--- RECORDS FOR THE TASK Enclosed Below ---

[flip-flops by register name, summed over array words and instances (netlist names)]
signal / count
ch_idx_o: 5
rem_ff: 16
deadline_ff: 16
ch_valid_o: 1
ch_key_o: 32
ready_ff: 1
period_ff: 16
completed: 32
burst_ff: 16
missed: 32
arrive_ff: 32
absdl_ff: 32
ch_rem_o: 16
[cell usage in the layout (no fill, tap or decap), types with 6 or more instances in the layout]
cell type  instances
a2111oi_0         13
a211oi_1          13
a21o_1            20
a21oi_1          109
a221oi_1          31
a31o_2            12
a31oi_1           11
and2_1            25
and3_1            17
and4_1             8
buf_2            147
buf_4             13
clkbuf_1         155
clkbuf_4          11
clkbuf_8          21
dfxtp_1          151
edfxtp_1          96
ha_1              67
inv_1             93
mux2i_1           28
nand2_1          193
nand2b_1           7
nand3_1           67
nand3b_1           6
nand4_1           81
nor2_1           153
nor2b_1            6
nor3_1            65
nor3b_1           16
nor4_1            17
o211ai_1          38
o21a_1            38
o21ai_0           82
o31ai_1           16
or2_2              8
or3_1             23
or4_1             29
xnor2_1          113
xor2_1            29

--- End of Enclosed RECORDS FOR THE TASK ---

From the records above, pull out every line containing the word "instances".

## [FINISHED TASK]
[flip-flops by register name, summed over array words and instances (netlist names)]
[cell usage in the layout (no fill, tap or decap), types with 6 or more instances in the layout]
cell type  instances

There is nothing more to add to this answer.